Light microscopy uses visible light to examine small objects.  Theoretically, a light microscope can resolve approximately 200 nanometers. Compound microscopes offer up to 1000x magnification whereas stereomicroscopes deliver 40-100x magnification.

Light microscopy has a broad range of applications, from routine histology in transmitted light to 3-D fluorescence imaging for life sciences research. Fluorescent proteins make individual cell components visible, providing a better understanding of processes in living cells and organisms. Light microscopes are also used for investigation, development and analysis of materials in materials research and industrial quality control.

In confocal laser scanning microscopy (CLSM), a laser spot serially scans a fluorescent specimen to create computer-generated optical sections. These stacks of optical sections can be rendered into a digital 3-D reconstruction of the specimen.

CLSM is often used in life sciences, for imaging of dynamic processes in living cells. Advanced fluorescence techniques, such as FRET, FRAP or FCS use specific labels to observe even rapid processes and protein interaction.

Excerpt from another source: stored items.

What follows belongs to an exercise in optimizing a design on an open flow for small area, a short achievable clock period and few clock cycles; a production flow would make more cautious choices. Where RTL was checked, it was by simulation tests only, not by an equivalence proof against the original. Function not checked in runs 2 to 4: the RTL went through the layout flow alone. No activity file was given, so power comes from the tool's default toggle rates.

===== flow/design.v =====
module zre_rot (
    input  wire       clk,
    input  wire       rst,
    input  wire       start,
    input  wire [1:0] mode,
    input  wire [4:0] width,      
    input  wire [4:0] height,     
    input  wire       pix_valid,
    input  wire       pix,
    output reg        out_valid,
    output reg  [7:0] out_byte,
    output reg        out_last
);
    localparam [1:0] M_NONE = 2'd0, M_CW = 2'd1, M_CCW = 2'd2, M_180 = 2'd3;
    localparam [1:0] S_IDLE = 2'd0, S_LOAD = 2'd1, S_EMIT = 2'd2;
    reg [1:0]  state;
    reg [1:0]  cfg_mode;
    reg [5:0]  cfg_w, cfg_h;
    reg [15:0] tile [0:15];
    reg [3:0]  ld_x, ld_y;
    reg [5:0]  out_r;
    reg [2:0]  out_k;
    wire [5:0] ow   = (cfg_mode == M_CW || cfg_mode == M_CCW) ? cfg_h : cfg_w;
    wire [5:0] oh   = (cfg_mode == M_CW || cfg_mode == M_CCW) ? cfg_w : cfg_h;
    wire [2:0] last_k = 3'((ow - 6'd1) >> 3);
    function automatic pix_at(input [5:0] c, input [5:0] r);
        reg [5:0] sx, sy;
        begin
            case (cfg_mode)
                M_NONE: begin sx = c;                 sy = r;                 end
                M_CW:   begin sx = r;                 sy = cfg_h - 6'd1 - c;  end
                M_CCW:  begin sx = cfg_w - 6'd1 - r;  sy = c;                 end
                default:begin sx = cfg_w - 6'd1 - c;  sy = cfg_h - 6'd1 - r;  end
            endcase
            pix_at = tile[sy[3:0]][sx[3:0]];
        end
    endfunction
    reg [7:0] byte_now;
    integer b;
    always @(*) begin
        for (b = 0; b < 8; b = b + 1) begin
            if ({out_k, 3'(b)} < ow)
                byte_now[7 - b] = pix_at({out_k, 3'(b)}, out_r);
            else
                byte_now[7 - b] = 1'b0;
        end
    end
    always @(posedge clk) begin
        if (rst) begin
            state     <= S_IDLE;
            out_valid <= 1'b0;
            out_last  <= 1'b0;
            out_byte  <= 8'd0;
        end else begin
            out_valid <= 1'b0;
            out_last  <= 1'b0;
            case (state)
                S_IDLE: begin
                    if (start) begin
                        cfg_mode <= mode;
                        cfg_w    <= {1'b0, width};
                        cfg_h    <= {1'b0, height};
                        ld_x     <= 4'd0;
                        ld_y     <= 4'd0;
                        state    <= S_LOAD;
                    end
                end
                S_LOAD: begin
                    if (pix_valid) begin
                        tile[ld_y][ld_x] <= pix;
                        if (ld_x == 4'(cfg_w - 6'd1)) begin
                            ld_x <= 4'd0;
                            ld_y <= ld_y + 4'd1;
                            if (ld_y == 4'(cfg_h - 6'd1)) begin
                                out_r <= 6'd0;
                                out_k <= 3'd0;
                                state <= S_EMIT;
                            end
                        end else begin
                            ld_x <= ld_x + 4'd1;
                        end
                    end
                end
                S_EMIT: begin
                    out_valid <= 1'b1;
                    out_byte  <= byte_now;
                    if (out_k == last_k) begin
                        out_k <= 3'd0;
                        out_r <= out_r + 6'd1;
                        if (out_r == oh - 6'd1) begin
                            out_last <= 1'b1;
                            state    <= S_IDLE;
                        end
                    end else begin
                        out_k <= out_k + 3'd1;
                    end
                end
                default: state <= S_IDLE;
            endcase
        end
    end
endmodule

In the industrial environment, CLSM is mainly used for surface characterization, to create surface profiles and conduct roughness measurement.

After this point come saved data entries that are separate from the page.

Background: an optimization exercise with open tools, aiming at small area. Do not read the settings as production practice. Function was checked by simulation only, so behaviour that the tests miss may differ from the original. Power and IR drop assume default switching activity.

Setup of red:
Design sensor_core, start of the top module:
module sensor_core (
    input  wire        clk,
    input  wire        rst,             
    input  wire        start,
    input  wire [15:0] desc,
    input  wire        ld_we,           
    input  wire        ld_len_we,       
    input  wire        ld_tx,           
    input  wire [4:0]  ld_addr,
    input  wire [7:0]  ld_data,
    input  wire [6:0]  rd_addr,
    output reg  [15:0] rd_data,
    output wire [15:0] status,
    output wire [2:0]  ph,
    output wire        bus_req,
    output wire [6:0]  bus_addr,
    output wire [3:0]  bus_wlen,
    output wire [63:0] bus_wdata,
    output wire [5:0]  bus_rlen,
    input  wire        bus_rvalid,
    input  wire [7:0]  bus_rdata,
    input  wire        bus_done,
    input  wire        bus_err,
    output wire        tmr_run,
    input  wire        tmr_exp
);
    localparam [2:0] PH_IDLE  = 3'd0;
    localparam [2:0] PH_XFER1 = 3'd1;
    localparam [2:0] PH_WAIT  = 3'd2;
    localparam [2:0] PH_XFER2 = 3'd3;
    localparam [2:0] PH_CHECK = 3'd4;
    localparam [2:0] ST_DEC   = 3'd0;   
    localparam [2:0] ST_RNG   = 3'd1;   
    localparam [2:0] ST_SUM   = 3'd2;   
    localparam [2:0] ST_SUMLO = 3'd3;   
    localparam [2:0] ST_GRP   = 3'd4;   
    localparam [2:0] ST_FILL  = 3'd5;   
    localparam [3:0] OP_WORD    = 4'h1;
    localparam [3:0] OP_CSUM    = 4'h2;
    localparam [3:0] OP_CRC8    = 4'h3;
    localparam [3:0] OP_CRCG    = 4'h4;
    localparam [3:0] OP_CRCV    = 4'h5;
    localparam [3:0] OP_XIMM    = 4'h6;
    localparam [3:0] OP_XDLY    = 4'h7;
    localparam [3:0] OP_PMREAD  = 4'h8;
  ...
==> flow/config.mk <==
export PLATFORM = sky130hd
export DESIGN_NAME = sensor_core
export DESIGN_NICKNAME = sensor_core
export VERILOG_FILES = /design/flow/design.v
export SDC_FILE = /design/flow/constraint.sdc
export NUM_CORES = 4
export LEC_CHECK = 0
export CAP_MARGIN = 20
export CORE_MARGIN = 2
export CORE_UTILIZATION = 40
export SLEW_MARGIN = 20
==> flow/constraint.sdc <==
create_clock -name core_clock -period 10.0 [get_ports {clk}]
set_input_delay 2.0000 -clock core_clock [delete_from_list [all_inputs] [get_ports {clk}]]
set_output_delay 2.0000 -clock core_clock [all_outputs]
set_load 0.01 [all_outputs]
standard.sh (not shown) runs the stock make flow with config.mk's settings and CLKGATE_MAP_FILE= SYNTH_SCRIPT=/design/flow/synth_recipe.tcl, a recipe that flattens the netlist after the stock synthesis.
==> flow/flow/run.sh <==
#!/bin/bash
# Own flow: the standard layout (standard.sh) with these changes:
#  - synthesis: ABC maps the combinational logic with the area-oriented script
#    in area.abc instead of ORFS's speed script.  Registers are mapped by ORFS's
#    dfflibmap before ABC runs, so they keep the standard synthesis's cells and
#    names; everything else in synthesis is the standard flow's own script.
#  - port buffers: every input and output port still gets a buffer, but the
#    smallest buffer cell is used.
#  - clock tree: the arguments in cts.args (no dummy loads, larger clusters).
# Every tool's output goes to a log file in the work folder:
#   synth.log (yosys, via make synth), layout.log (the rest, via make finish);
#   ORFS's per-step logs are under orfs/logs/.
set -euo pipefail
W=$(pwd)
F=$W/flow
# ORFS's synth.tcl with only the ABC call changed
sed 's|log_cmd abc {\*}\$abc_args|log_cmd abc -script '"$F"'/area.abc {*}$lib_args {*}$lib_dont_use_args|' \
    "$FLOW_HOME/scripts/synth.tcl" > "$W/synth_area.tcl"
grep -q 'area.abc' "$W/synth_area.tcl"
# The standard flow's synthesis script (synth -nofsm -noshare, flatten, rename), sourcing the copy above
sed "s|\$::env(SCRIPTS_DIR)/synth.tcl|$W/synth_area.tcl|" synth_recipe.tcl > "$W/own_synth.tcl"
grep -q 'synth_area.tcl' "$W/own_synth.tcl"
bash standard.sh SYNTH_SCRIPT="$W/own_synth.tcl" synth > "$W/synth.log" 2>&1
bash standard.sh "BUFFER_PORTS_ARGS=-buffer_cell sky130_fd_sc_hd__buf_1" \
    "CTS_ARGS=$(tr '\n' ' ' < "$F/cts.args")" finish > "$W/layout.log" 2>&1
test -f "$W/out/final.def"
==> flow/flow/area.abc <==
strash
&get -n
&fraig -x
&put
scorr
dc2
strash
dch -f
amap
==> flow/flow/cts.args <==
-sink_clustering_enable -repair_clock_nets -dont_use_dummy_load -sink_clustering_size 30 -sink_clustering_max_diameter 80 -buf_list {sky130_fd_sc_hd__clkbuf_8 sky130_fd_sc_hd__clkbuf_16}
red finished end to end and its layout was clean on timing, DRC and antenna.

Scanning Electron Microscopes (SEM) scan a sample with a focused electron beam and deliver high resolution surface information and superior materials contrast. Focused Ion Beam SEMs (FIB-SEMs) combine the imaging and analytical performance of a field emission scanning electron microscope (FE-SEM) with the ability of a FIB for material processing and sample preparation on a nanoscopic scale.

Conveying information about the samples’ topography and composition, SEMs are widely used in application fields such as nanotechnology, materials analysis, semiconductor failure analysis, life sciences and quality assurance.

Ion microscopes use ionized atoms, e.g. helium, neon, or gallium, which are accelerated and focused to a spot size as small as half a nanometer. Such focused ion beam (FIB) instruments can be used to generate high magnification images well beyond the capabilities of traditional optical microscopy. They also can be used to add, subtract, or otherwise modify specimens at the nanometer scale, allowing researchers to nanofabricate devices for a variety of applications.

This wide array of capabilities makes an ion microscope an ideal instrument for imaging, characterization, and nanofabrication. Typical applications are in advanced materials (graphene and polymers), energy (including advanced batteries and solar photovoltaics), life sciences (pharmaceuticals and biology) and semiconductor circuit analysis and modification.

X-ray microscopy uses unique X-ray focusing and detector designs to facilitate high contrast, high resolution 3D tomographic imaging with down to 50 nm spatial resolution. Furthermore, the nondestructive nature of the method has enabled an increasing variety of in situ or “4D” imaging workflows.

The strength of the technology is reflected in the diversity of applications it serves, ranging from materials characterization, to nondestructive failure analysis especially in electronics packaging, biological specimen imaging, and rock analysis for oil & gas or mining applications.